Pakistan Army runs vast business empire, acts as unelected custodian: Report
Synopsis
Key Takeaways
The Pakistan Army has evolved far beyond its constitutional mandate, functioning as the country's largest industrial conglomerate with billions of dollars in annual turnover and commercial tentacles stretching across nearly every sector of the economy, according to a detailed report by Stringer Asia. The report, published in the context of growing scrutiny over civil-military relations in Pakistan, argues that the Army no longer merely influences policy — it owns, operates, and monetises the state itself.
The Fauji Foundation: Charity in Name, Conglomerate in Practice
At the heart of this corporate empire sits the Fauji Foundation, established in 1954 by General Ayub Khan and Defence Secretary Major General Iskandar Mirza. Officially presented as a welfare organisation for veterans and military families, the Foundation's actual footprint is far more expansive. According to the Stringer Asia report, it produces steel, energy, fertilisers, cement, furniture, consumer goods, pharmaceuticals, food, cereals, and processed meat. It also owns clinics, hospitals, schools, and universities, and holds a significant share of Pakistan's national urea output.

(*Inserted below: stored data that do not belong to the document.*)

### src/rtl/fll_tap_word.sv
module fll_tap_word
  import fll_pkg::*;
#(
  parameter word_t RESET_WORD = word_t'(256 << MOD_W)
) (
  input  logic  clk,
  input  logic  rst_n,
  input  logic  step_up,
  input  logic  step_dn,
  input  logic  ld_fire,
  input  word_t ld_word,
  output word_t word
);
  word_t word_q;

  always_ff @(posedge clk or negedge rst_n) begin
    if (!rst_n)       word_q <= RESET_WORD;
    else if (ld_fire) word_q <= ld_word;
    else              word_q <= word_step(word_q, step_up, step_dn);
  end

  assign word = word_q;
endmodule

### src/rtl/fll_tap_ctrl.sv
module fll_tap_ctrl
  import fll_pkg::*;
#(
  parameter int RESET_TAP = 256,
  parameter int CNT_W     = 12
) (
  input  logic             clk,
  input  logic             rst_n,
  input  logic             loop_en,
  input  logic             osc_tick,
  input  logic             ref_tick,
  input  logic [SEL_W-1:0] ref_div_sel,
  input  logic [SEL_W-1:0] fb_div_sel,
  input  logic [N_W-1:0]   mult_n,
  input  logic             ld_en,
  input  logic [TAP_W-1:0] ld_tap,
  input  logic [MOD_W-1:0] ld_mod,
  input  logic [1:0]       his_clr,
  input  logic             fault_clr,
  output logic [TAP_W-1:0] tap,
  output logic [MOD_W-1:0] modv,
  output logic [1:0]       unlock,
  output logic [1:0]       unlock_his,
  output logic             fault
);
  localparam word_t RESET_WORD = word_t'(RESET_TAP) << MOD_W;
  localparam logic [TAP_W-1:0] TAP_TOP = '1;

  // Named internal events, shared with the checker.
  logic    halt;
  logic    period_end;
  logic    fb_pulse;
  logic    too_slow;
  logic    too_fast;
  logic    ld_fire;
  logic    at_end;
  word_t   word_w;
  unlock_e unl_q;
  logic [1:0] his_q;
  logic    fault_q;

  assign halt    = !loop_en;
  assign ld_fire = ld_en && halt;

  fll_strobe_div #(.DIV_W(DIV_W)) u_ref_div (
    .clk   (clk),
    .rst_n (rst_n),
    .clr   (halt),
    .tick  (ref_tick),
    .ratio (ref_ratio(ref_div_sel)),
    .pulse (period_end)
  );

  fll_strobe_div #(.DIV_W(DIV_W)) u_fb_div (
    .clk   (clk),
    .rst_n (rst_n),
    .clr   (halt),
    .tick  (osc_tick),
    .ratio (fb_ratio(fb_div_sel)),
    .pulse (fb_pulse)
  );

  fll_period_meter #(.CNT_W(CNT_W), .N_W(N_W)) u_meter (
    .clk        (clk),
    .rst_n      (rst_n),
    .clr        (halt),
    .fb_pulse   (fb_pulse),
    .period_end (period_end),
    .n_eff      (mult_eff(mult_n)),
    .too_slow   (too_slow),
    .too_fast   (too_fast)
  );

  fll_tap_word #(.RESET_WORD(RESET_WORD)) u_word (
    .clk     (clk),
    .rst_n   (rst_n),
    .step_up (too_slow),
    .step_dn (too_fast),
    .ld_fire (ld_fire),
    .ld_word ({ld_tap, ld_mod}),
    .word    (word_w)
  );

  assign at_end = (word_w[WORD_W-1:MOD_W] == '0) || (word_w[WORD_W-1:MOD_W] == TAP_TOP);

  always_ff @(posedge clk or negedge rst_n) begin
    if (!rst_n) begin
      unl_q   <= UNL_LOCKED;
      his_q   <= 2'b00;
      fault_q <= 1'b0;
    end else begin
      if (period_end)
        unl_q <= too_slow ? UNL_SLOW : (too_fast ? UNL_FAST : UNL_LOCKED);
      his_q   <= (his_q & ~his_clr) | {too_fast, too_slow};
      fault_q <= at_end || (fault_q && !fault_clr);
    end
  end

  assign tap        = word_w[WORD_W-1:MOD_W];
  assign modv       = word_w[MOD_W-1:0];
  assign unlock     = fault_q ? UNL_RANGE : unl_q;
  assign unlock_his = his_q;
  assign fault      = fault_q;
endmodule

The report describes this as 'Military Inc' — a structure that blurs the line between veteran welfare and corporate capture. 'There is no clean separation between barracks and balance sheets, between national security and private profit,' the report states.
Inside the Economy: Banks, Land, and Infrastructure
Through Askari Bank, one of Pakistan's major financial institutions, the military is described as sitting 'inside the bloodstream of the economy,' with connections spanning construction, insurance, power, mining, food supply, finance, and infrastructure. The report highlights how the military has historically acquired state land — often on favourable terms — and converted it into gated luxury developments sold at extraordinary margins.
'Islamabad and Karachi are textbook examples of this transformation: public geography converted into elite real estate, with the military acting not as defender of the nation but as developer of the nation's most profitable enclaves,' the report notes. Soldiers, it adds, retire not only with medals but with plots, board positions, consultancies, and diplomatic appointments.
Corporate Farming and the Green Pakistan Initiative
The military's expansion has also entered agriculture. Through the Special Investment Facilitation Council — a hybrid civil-military body — a military-linked company has reportedly secured long leases over vast tracts of state land for corporate farming. Tens of thousands of acres in Punjab, Sindh, and other provinces have reportedly come under military-linked management through the Green Pakistan Initiative. Critics argue the language of 'development' masks what the report calls 'enclosure' — the systematic transfer of public land to military-affiliated entities.
Crypto Frontier: Fauji Foundation Signs Deal with Binance
In a significant recent development, the Fauji Foundation signed a Letter of Intent with Binance, the world's largest cryptocurrency exchange, in December for cooperation in blockchain, cryptocurrency, digital payments, and Web3. The Stringer Asia report frames this as consistent with the Army's broader pattern of staking a claim in every emerging financial terrain.
'If money is moving into blockchain, the Army wants a node. If payments are crossing borders, the Army wants visibility. If digital finance can become geopolitical leverage, the Army wants custody,' the report observes. The move signals that Pakistan's military establishment views crypto not merely as a financial instrument but as a strategic asset.
What This Means for Pakistan
The Stringer Asia report paints a picture of a country where the distinction between the state and its armed forces has effectively collapsed at the economic level. With the military controlling contracts, logistics, regulatory access, security clearances, land, banks, food chains, and now digital finance, civilian governments operate within a structural constraint that limits genuine economic reform. The report's findings add to a long-running international debate over whether Pakistan's civil-military imbalance is a governance problem or a systemic feature of the state. Either way, the scale of military commercial interests documented here suggests that any meaningful economic restructuring in Pakistan would require confronting an institution that has made itself indispensable — and irreplaceable.